This way of seeing is ecoliteracy. It is the single most empowering capacity for anyone whose work is the land, because it turns a walk around the farm from an inspection into a diagnosis.
The Limits of Walking Your Land
And yet. Ecoliteracy on the ground runs into limits, quickly, as soon as the question gets bigger than what you can walk in a week.
Scale. A 5,000-hectare estate cannot be walked in depth every fortnight. A food brand sourcing from 500 farms cannot send observers to each, repeatedly, forever. A nature-investor with holdings across three continents cannot build a ground-truth programme that keeps pace with the land.
Weather. Your eye cannot subtract weather from what it sees. A pasture that looks poor in a drought year might be in excellent management. A pasture that looks lush in a wet year might be masking serious decline. Without a way to separate the management signal from the weather noise, ground observation alone is noisy.
Time. Trends emerge over multiple seasons. What you see today tells you about today, not about the trajectory. Holding the memory of what the same field looked like at the same time last year, and the year before, exceeds normal human recall.
Observer drift. Two skilled assessors will disagree on the edge cases. The same assessor, six months apart, will disagree with themselves. Calibration is possible but expensive.
Comparison. Ground observation is anchored in place. Comparing your land to a thousand peers is not something a boot-and-clipboard method delivers.
These are not arguments against ecoliteracy. Ecoliteracy is the foundation. They are arguments that ecoliteracy on its own is not sufficient for the questions of 2026. For that, we need a second set of senses.
From Eye to Orbit
The satellite is that second set of senses. Every five days, the European Space Agency’s Copernicus Sentinel-2 mission images your land at 10-metre resolution across thirteen spectral bands using its Multispectral Instrument (MSI; Drusch et al. 2012). Every six days, Sentinel-1’s C-band Synthetic Aperture Radar (SAR; Torres et al. 2012) sees through cloud cover in VV and VH polarisations, indispensable for cloudy climates. Landsat and MODIS add historical depth and specialised products for fire and coarse-scale context. The raw data from the Copernicus programme is free, public, and continuous. The problem has never been access. The problem has always been interpretation.

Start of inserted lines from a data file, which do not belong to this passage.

File: src/rtl/fdfa_pkg.sv
// fdfa_pkg: shared types and codes for the fifo dispatcher
// command codes, status codes, controller states and the serving-slot record
// no dependencies
`default_nettype none

package fdfa_pkg;

  localparam int USER_W     = 16;
  localparam int AGENT_W    = 5;
  localparam int AGENT_IN_W = 8;
  localparam int CMD_W      = 2;
  localparam int STATUS_W   = 4;
  localparam int CFG_W      = 5;

  // agents_in_use after reset
  localparam logic [CFG_W-1:0] CFG_AGENTS_RST = 5'd16;

  typedef enum logic [CMD_W-1:0] {
    CMD_JOIN      = 2'd0,
    CMD_SERVE     = 2'd1,
    CMD_REL_AGENT = 2'd2,
    CMD_REL_USER  = 2'd3
  } cmd_t;

  typedef enum logic [STATUS_W-1:0] {
    STAT_JOINED     = 4'd0,
    STAT_DUP        = 4'd1,
    STAT_EMPTY      = 4'd2,
    STAT_NO_AGENT   = 4'd3,
    STAT_SERVED     = 4'd4,
    STAT_FREED      = 4'd5,
    STAT_ALREADY    = 4'd6,
    STAT_AGENT_UNK  = 4'd7,
    STAT_RELEASED   = 4'd8,
    STAT_USER_UNK   = 4'd9,
    STAT_QUEUE_FULL = 4'd10,
    STAT_TABLE_FULL = 4'd11
  } status_t;

  typedef enum logic [1:0] {
    S_IDLE,
    S_TSCAN,
    S_QSCAN,
    S_FINISH
  } state_t;

  // one serving-table entry
  typedef struct packed {
    logic              vld;
    logic [USER_W-1:0]  user;
    logic [AGENT_W-1:0] agent;
  } slot_t;

  // shift enables for the two cell chains
  typedef struct packed {
    logic q_shift;
    logic t_shift;
  } chain_ctl_t;

endpackage

`default_nettype wire

File: src/rtl/fdfa_qcell.sv
// fdfa_qcell: one cell of the waiting-queue ring
// holds one user id, takes its neighbor's value on shift; uses fdfa_pkg
`default_nettype none

module fdfa_qcell (
  input  wire logic                        clk,
  input  wire logic                        shift,
  input  wire logic [fdfa_pkg::USER_W-1:0] d_in,
  output logic      [fdfa_pkg::USER_W-1:0] q_out
);

  logic [fdfa_pkg::USER_W-1:0] user_r;

  // payload only, no reset
  always_ff @(posedge clk) begin
    if (shift) begin
      user_r <= d_in;
    end
  end

  assign q_out = user_r;

endmodule

`default_nettype wire

File: src/rtl/fdfa_scell.sv
// fdfa_scell: one cell of the serving-table ring
// holds a valid bit, user id and agent, takes its neighbor's entry on shift; uses fdfa_pkg
`default_nettype none

module fdfa_scell (
  input  wire logic            clk,
  input  wire logic            rst_n,
  input  wire logic            shift,
  input  wire fdfa_pkg::slot_t d_in,
  output fdfa_pkg::slot_t      q_out
);

  logic                           vld_r;
  logic [fdfa_pkg::USER_W-1:0]  user_r;
  logic [fdfa_pkg::AGENT_W-1:0] agent_r;

  // valid bit cleared at reset
  always_ff @(posedge clk) begin
    if (!rst_n) begin
      vld_r <= 1'b0;
    end else if (shift) begin
      vld_r <= d_in.vld;
    end
  end

  // payload
  always_ff @(posedge clk) begin
    if (shift) begin
      user_r  <= d_in.user;
      agent_r <= d_in.agent;
    end
  end

  assign q_out = '{vld: vld_r, user: user_r, agent: agent_r};

endmodule

`default_nettype wire

File: src/rtl/fdfa_ctrl.sv
// fdfa_ctrl: command sequencer of the fifo dispatcher
// looks at the head cell of each ring while the rings rotate, keeps counts,
// agent busy flags, config and the result register; uses fdfa_pkg
`default_nettype none

module fdfa_ctrl #(
  parameter int QUEUE_DEPTH = 64,
  parameter int MAX_AGENTS  = 16,
  parameter int SERVE_SLOTS = 32
) (
  input  wire logic                            clk,
  input  wire logic                            rst_n,
  input  wire logic                            in_valid,
  output logic                                 in_ready,
  input  wire logic [fdfa_pkg::CMD_W-1:0]      in_command,
  input  wire logic [fdfa_pkg::USER_W-1:0]     in_user_id,
  input  wire logic [fdfa_pkg::AGENT_IN_W-1:0] in_agent_id,
  output logic                                 out_valid,
  input  wire logic                            out_ready,
  output logic      [fdfa_pkg::STATUS_W-1:0]   out_status,
  output logic      [fdfa_pkg::AGENT_W-1:0]    out_agent_out,
  output logic      [fdfa_pkg::USER_W-1:0]     out_user_out,
  input  wire logic                            cfg_wr_en,
  input  wire logic [fdfa_pkg::CFG_W-1:0]      cfg_wr_data,
  input  wire logic [fdfa_pkg::USER_W-1:0]     q_head,
  input  wire fdfa_pkg::slot_t                 t_head,
  output fdfa_pkg::chain_ctl_t                 chain_ctl,
  output logic      [fdfa_pkg::USER_W-1:0]     q_wdata,
  output fdfa_pkg::slot_t                      t_wdata
);

  localparam int QCW    = $clog2(QUEUE_DEPTH + 1);
  localparam int SCW    = $clog2(SERVE_SLOTS + 1);
  localparam int MAXD   = (QUEUE_DEPTH > SERVE_SLOTS) ? QUEUE_DEPTH : SERVE_SLOTS;
  localparam int CNT_W  = $clog2(MAXD);
  localparam logic [CNT_W-1:0] Q_LAST = CNT_W'(QUEUE_DEPTH - 1);
  localparam logic [CNT_W-1:0] S_LAST = CNT_W'(SERVE_SLOTS - 1);
  localparam logic [QCW-1:0]   Q_FULL = QCW'(QUEUE_DEPTH);
  localparam logic [SCW-1:0]   S_FULL = SCW'(SERVE_SLOTS);

  localparam int UW = fdfa_pkg::USER_W;
  localparam int AW = fdfa_pkg::AGENT_W;

  fdfa_pkg::state_t  state_r, state_nxt;
  fdfa_pkg::cmd_t    cmd_r, cmd_nxt;
  logic [UW-1:0]     user_r, user_nxt;
  logic [CNT_W-1:0]  cnt_r, cnt_nxt;
  logic              hit_r, hit_nxt;
  fdfa_pkg::status_t res_status_r, res_status_nxt;
  logic [AW-1:0]     res_agent_r, res_agent_nxt;
  logic [UW-1:0]     res_user_r, res_user_nxt;
  logic [QCW-1:0]    wcount_r, wcount_nxt;
  logic [SCW-1:0]    scount_r, scount_nxt;
  logic [MAX_AGENTS-1:0] busy_r, busy_nxt;
  logic [fdfa_pkg::CFG_W-1:0] cfg_agents_r, cfg_agents_nxt;
  logic              out_valid_r, out_valid_nxt;
  fdfa_pkg::status_t out_status_r, out_status_nxt;
  logic [AW-1:0]     out_agent_r, out_agent_nxt;
  logic [UW-1:0]     out_user_r, out_user_nxt;

  fdfa_pkg::cmd_t    in_cmd;
  logic              accept;
  logic              out_free;
  logic [AW-1:0]     eff_agents;
  logic [MAX_AGENTS-1:0] avail, low_free, rel_mask, slot_mask;
  logic [AW-1:0]     free_agent;
  logic              rel_ok;
  logic              serve_ok;
  logic              t_match;
  logic              q_match;
  logic              q_at_tail;
  logic              dup;

  assign in_cmd   = fdfa_pkg::cmd_t'(in_command);
  assign accept   = in_valid && in_ready;
  assign out_free = !out_valid_r || out_ready;

  // agent count clamped to the built number of agents
  assign eff_agents = (8'(cfg_agents_r) > 8'(MAX_AGENTS)) ? AW'(MAX_AGENTS) : cfg_agents_r;

  // free agents and agent masks
  always_comb begin
    for (int i = 0; i < MAX_AGENTS; i++) begin
      avail[i]     = !busy_r[i] && (8'(i) < 8'(eff_agents));
      rel_mask[i]  = (8'(i + 1) == in_agent_id);
      slot_mask[i] = (8'(i + 1) == 8'(t_head.agent));
    end
  end

  // lowest free agent, one-hot, then its number
  assign low_free = avail & (~avail + MAX_AGENTS'(1));
  always_comb begin
    free_agent = '0;
    for (int i = 0; i < MAX_AGENTS; i++) begin
      free_agent = free_agent | ({AW{low_free[i]}} & AW'(i + 1));
    end
  end

  assign rel_ok    = (in_agent_id != '0) && (in_agent_id <= 8'(eff_agents));
  assign serve_ok  = (wcount_r != '0) && (free_agent != '0) && (scount_r != S_FULL);
  assign t_match   = t_head.vld && (t_head.user == user_r);
  assign q_match   = (QCW'(cnt_r) < wcount_r) && (q_head == user_r);
  assign q_at_tail = (QCW'(cnt_r) == wcount_r);
  assign dup       = hit_r || q_match;

  // next state
  always_comb begin
    state_nxt = state_r;
    case (state_r)
      fdfa_pkg::S_IDLE: begin
        if (accept) begin
          case (in_cmd)
            fdfa_pkg::CMD_JOIN:      state_nxt = fdfa_pkg::S_TSCAN;
            fdfa_pkg::CMD_SERVE:     state_nxt = serve_ok ? fdfa_pkg::S_TSCAN
                                                          : fdfa_pkg::S_FINISH;
            fdfa_pkg::CMD_REL_AGENT: state_nxt = fdfa_pkg::S_FINISH;
            fdfa_pkg::CMD_REL_USER:  state_nxt = fdfa_pkg::S_TSCAN;
            default:                 state_nxt = fdfa_pkg::S_IDLE;
          endcase
        end
      end
      fdfa_pkg::S_TSCAN: begin
        if (cnt_r == S_LAST) begin
          state_nxt = (cmd_r == fdfa_pkg::CMD_JOIN) ? fdfa_pkg::S_QSCAN : fdfa_pkg::S_FINISH;
        end
      end
      fdfa_pkg::S_QSCAN: begin
        if (cnt_r == Q_LAST) begin
          state_nxt = fdfa_pkg::S_FINISH;
        end
      end
      fdfa_pkg::S_FINISH: begin
        if (out_free) begin
          state_nxt = fdfa_pkg::S_IDLE;
        end
      end
      default: state_nxt = fdfa_pkg::S_IDLE;
    endcase
  end

  // ring control and write-back of the head cells
  always_comb begin
    in_ready          = (state_r == fdfa_pkg::S_IDLE);
    chain_ctl.q_shift = (state_r == fdfa_pkg::S_QSCAN) ||
                        (accept && (in_cmd == fdfa_pkg::CMD_SERVE) && serve_ok);
    chain_ctl.t_shift = (state_r == fdfa_pkg::S_TSCAN);
    // new user goes in at the tail position once all entries were seen
    q_wdata = q_head;
    if ((state_r == fdfa_pkg::S_QSCAN) && q_at_tail && !hit_r) begin
      q_wdata = user_r;
    end
    t_wdata = t_head;
    case (cmd_r)
      fdfa_pkg::CMD_SERVE: begin
        if (!t_head.vld && !hit_r) begin
          t_wdata = '{vld: 1'b1, user: user_r, agent: res_agent_r};
        end
      end
      fdfa_pkg::CMD_REL_USER: begin
        if (t_match && !hit_r) begin
          t_wdata.vld = 1'b0;
        end
      end
      default: t_wdata = t_head;
    endcase
  end

  // datapath and bookkeeping
  always_comb begin
    cmd_nxt        = cmd_r;
    user_nxt       = user_r;
    cnt_nxt        = cnt_r;
    hit_nxt        = hit_r;
    res_status_nxt = res_status_r;
    res_agent_nxt  = res_agent_r;
    res_user_nxt   = res_user_r;
    wcount_nxt     = wcount_r;
    scount_nxt     = scount_r;
    busy_nxt       = busy_r;
    cfg_agents_nxt = cfg_wr_en ? cfg_wr_data : cfg_agents_r;
    out_valid_nxt  = out_valid_r && !out_ready;
    out_status_nxt = out_status_r;
    out_agent_nxt  = out_agent_r;
    out_user_nxt   = out_user_r;

    case (state_r)
      fdfa_pkg::S_IDLE: begin
        if (accept) begin
          cmd_nxt       = in_cmd;
          user_nxt      = in_user_id;
          hit_nxt       = 1'b0;
          cnt_nxt       = '0;
          res_agent_nxt = '0;
          res_user_nxt  = '0;
          case (in_cmd)
            fdfa_pkg::CMD_SERVE: begin
              if (wcount_r == '0) begin
                res_status_nxt = fdfa_pkg::STAT_EMPTY;
              end else if (free_agent == '0) begin
                res_status_nxt = fdfa_pkg::STAT_NO_AGENT;
              end else if (scount_r == S_FULL) begin
                res_status_nxt = fdfa_pkg::STAT_TABLE_FULL;
              end else begin
                // pop the head and claim the agent now, slot is filled in the scan
                res_status_nxt = fdfa_pkg::STAT_SERVED;
                res_agent_nxt  = free_agent;
                res_user_nxt   = q_head;
                user_nxt       = q_head;
                busy_nxt       = busy_r | low_free;
                wcount_nxt     = wcount_r - QCW'(1);
                scount_nxt     = scount_r + SCW'(1);
              end
            end
            fdfa_pkg::CMD_REL_AGENT: begin
              if (!rel_ok) begin
                res_status_nxt = fdfa_pkg::STAT_AGENT_UNK;
              end else begin
                res_agent_nxt = in_agent_id[AW-1:0];
                if ((busy_r & rel_mask) != '0) begin
                  res_status_nxt = fdfa_pkg::STAT_FREED;
                  busy_nxt       = busy_r & ~rel_mask;
                end else begin
                  res_status_nxt = fdfa_pkg::STAT_ALREADY;
                end
              end
            end
            fdfa_pkg::CMD_REL_USER: begin
              res_status_nxt = fdfa_pkg::STAT_USER_UNK;
            end
            default: begin
              res_status_nxt = fdfa_pkg::STAT_JOINED;
            end
          endcase
        end
      end
      fdfa_pkg::S_TSCAN: begin
        cnt_nxt = (cnt_r == S_LAST) ? '0 : cnt_r + CNT_W'(1);
        case (cmd_r)
          fdfa_pkg::CMD_JOIN: begin
            if (t_match) begin
              hit_nxt = 1'b1;
            end
          end
          fdfa_pkg::CMD_SERVE: begin
            if (!t_head.vld) begin
              hit_nxt = 1'b1;
            end
          end
          fdfa_pkg::CMD_REL_USER: begin
            if (t_match && !hit_r) begin
              hit_nxt        = 1'b1;
              res_status_nxt = fdfa_pkg::STAT_RELEASED;
              res_agent_nxt  = t_head.agent;
              res_user_nxt   = user_r;
              busy_nxt       = busy_r & ~slot_mask;
              scount_nxt     = scount_r - SCW'(1);
            end
          end
          default: hit_nxt = hit_r;
        endcase
      end
      fdfa_pkg::S_QSCAN: begin
        cnt_nxt = (cnt_r == Q_LAST) ? '0 : cnt_r + CNT_W'(1);
        if (q_match) begin
          hit_nxt = 1'b1;
        end
        // decide the join once the whole queue went by
        if (cnt_r == Q_LAST) begin
          res_agent_nxt = '0;
          res_user_nxt  = user_r;
          if (dup) begin
            res_status_nxt = fdfa_pkg::STAT_DUP;
          end else if (wcount_r == Q_FULL) begin
            res_status_nxt = fdfa_pkg::STAT_QUEUE_FULL;
          end else begin
            res_status_nxt = fdfa_pkg::STAT_JOINED;
            wcount_nxt     = wcount_r + QCW'(1);
          end
        end
      end
      fdfa_pkg::S_FINISH: begin
        if (out_free) begin
          out_valid_nxt  = 1'b1;
          out_status_nxt = res_status_r;
          out_agent_nxt  = res_agent_r;
          out_user_nxt   = res_user_r;
        end
      end
      default: cnt_nxt = '0;
    endcase
  end

  // control registers
  always_ff @(posedge clk) begin
    if (!rst_n) begin
      state_r      <= fdfa_pkg::S_IDLE;
      cnt_r        <= '0;
      hit_r        <= 1'b0;
      wcount_r     <= '0;
      scount_r     <= '0;
      busy_r       <= '0;
      cfg_agents_r <= fdfa_pkg::CFG_AGENTS_RST;
      out_valid_r  <= 1'b0;
    end else begin
      state_r      <= state_nxt;
      cnt_r        <= cnt_nxt;
      hit_r        <= hit_nxt;
      wcount_r     <= wcount_nxt;
      scount_r     <= scount_nxt;
      busy_r       <= busy_nxt;
      cfg_agents_r <= cfg_agents_nxt;
      out_valid_r  <= out_valid_nxt;
    end
  end

  // payload registers
  always_ff @(posedge clk) begin
    cmd_r        <= cmd_nxt;
    user_r       <= user_nxt;
    res_status_r <= res_status_nxt;
    res_agent_r  <= res_agent_nxt;
    res_user_r   <= res_user_nxt;
    out_status_r <= out_status_nxt;
    out_agent_r  <= out_agent_nxt;
    out_user_r   <= out_user_nxt;
  end

  assign out_valid     = out_valid_r;
  assign out_status    = out_status_r;
  assign out_agent_out = out_agent_r;
  assign out_user_out  = out_user_r;

endmodule

`default_nettype wire

File: src/rtl/fifo_dispatch_to_free_agents.sv
// fifo_dispatch_to_free_agents: top level of the fifo dispatcher
// two rings of cells (waiting queue, serving table) around one sequencer;
// uses fdfa_pkg, fdfa_qcell, fdfa_scell, fdfa_ctrl
//
// Usage
//   in_*  : one request per accept (in_valid & in_ready): command, user id, agent id.
//   out_* : one result per request: status, agent, user; held until out_ready.
//   cfg_* : cfg_wr_en writes agents_in_use at once; write only while idle.
// Steps per request
//   release agent : no ring turn; the result is registered from the finish state
//   serve, release user : a whole turn of the serving-table ring, then finish
//   serve that fails its checks : as release agent
//   join : a whole turn of the serving-table ring, then of the waiting queue, then finish
//   The steps are set by the rings: each lookup rotates a whole ring past the
//   sequencer, one cell a cycle, and a join walks both rings.
// One request is in work at a time; in_ready is high when the sequencer is idle,
// also while an earlier result still waits in the output register.
// Stall: a finished result waits in the sequencer until the output register frees.
// Reset (rst_n low, synchronous): queue empty, all agents free, table slots invalid,
// agents_in_use back to 16, no result pending.
`default_nettype none

module fifo_dispatch_to_free_agents #(
  parameter int QUEUE_DEPTH = 64,
  parameter int MAX_AGENTS  = 16,
  parameter int SERVE_SLOTS = 32
) (
  input  wire logic                            clk,
  input  wire logic                            rst_n,
  input  wire logic                            in_valid,
  output logic                                 in_ready,
  input  wire logic [fdfa_pkg::CMD_W-1:0]      in_command,
  input  wire logic [fdfa_pkg::USER_W-1:0]     in_user_id,
  input  wire logic [fdfa_pkg::AGENT_IN_W-1:0] in_agent_id,
  output logic                                 out_valid,
  input  wire logic                            out_ready,
  output logic      [fdfa_pkg::STATUS_W-1:0]   out_status,
  output logic      [fdfa_pkg::AGENT_W-1:0]    out_agent_out,
  output logic      [fdfa_pkg::USER_W-1:0]     out_user_out,
  input  wire logic                            cfg_wr_en,
  input  wire logic [fdfa_pkg::CFG_W-1:0]      cfg_wr_data
);

  logic [fdfa_pkg::USER_W-1:0] q_data [QUEUE_DEPTH];
  fdfa_pkg::slot_t             t_data [SERVE_SLOTS];
  logic [fdfa_pkg::USER_W-1:0] q_wdata;
  fdfa_pkg::slot_t             t_wdata;
  fdfa_pkg::chain_ctl_t        chain_ctl;

  // sequencer
  fdfa_ctrl #(
    .QUEUE_DEPTH (QUEUE_DEPTH),
    .MAX_AGENTS  (MAX_AGENTS),
    .SERVE_SLOTS (SERVE_SLOTS)
  ) u_ctrl (
    .clk           (clk),
    .rst_n         (rst_n),
    .in_valid      (in_valid),
    .in_ready      (in_ready),
    .in_command    (in_command),
    .in_user_id    (in_user_id),
    .in_agent_id   (in_agent_id),
    .out_valid     (out_valid),
    .out_ready     (out_ready),
    .out_status    (out_status),
    .out_agent_out (out_agent_out),
    .out_user_out  (out_user_out),
    .cfg_wr_en     (cfg_wr_en),
    .cfg_wr_data   (cfg_wr_data),
    .q_head        (q_data[0]),
    .t_head        (t_data[0]),
    .chain_ctl     (chain_ctl),
    .q_wdata       (q_wdata),
    .t_wdata       (t_wdata)
  );

  // waiting queue ring, head at cell 0
  for (genvar i = 0; i < QUEUE_DEPTH; i++) begin : g_qcell
    if (i == QUEUE_DEPTH - 1) begin : g_last
      fdfa_qcell u_cell (
        .clk   (clk),
        .shift (chain_ctl.q_shift),
        .d_in  (q_wdata),
        .q_out (q_data[i])
      );
    end else begin : g_mid
      fdfa_qcell u_cell (
        .clk   (clk),
        .shift (chain_ctl.q_shift),
        .d_in  (q_data[i+1]),
        .q_out (q_data[i])
      );
    end
  end

  // serving table ring, cell 0 seen by the sequencer
  for (genvar i = 0; i < SERVE_SLOTS; i++) begin : g_scell
    if (i == SERVE_SLOTS - 1) begin : g_last
      fdfa_scell u_cell (
        .clk   (clk),
        .rst_n (rst_n),
        .shift (chain_ctl.t_shift),
        .d_in  (t_wdata),
        .q_out (t_data[i])
      );
    end else begin : g_mid
      fdfa_scell u_cell (
        .clk   (clk),
        .rst_n (rst_n),
        .shift (chain_ctl.t_shift),
        .d_in  (t_data[i+1]),
        .q_out (t_data[i])
      );
    end
  end

endmodule

`default_nettype wire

Because here is what matters: the satellite, properly read, sees the same leading indicators that the skilled walker sees. Not by magic, but by a mature and published literature of spectral indices, each grounded in the physics of how light and microwaves interact with leaves, stems, soil, and water.
- Live canopy abundance → captured by the Normalised Difference Vegetation Index (NDVI; Tucker 1979), the Enhanced Vegetation Index (EVI; Huete et al. 2002), the MERIS Terrestrial Chlorophyll Index (MTCI; Dash & Curran 2004), and NIRv (Badgley et al. 2017). NIRv, the product of near-infrared reflectance and NDVI, is a physiologically grounded proxy for Gross Primary Productivity, usable at 10 m per field rather than at the coarse resolution of space-borne solar-induced fluorescence. MTCI is computed from Sentinel-2’s red-edge bands (B5, B6, B7) and gives a direct chlorophyll signal where NDVI saturates.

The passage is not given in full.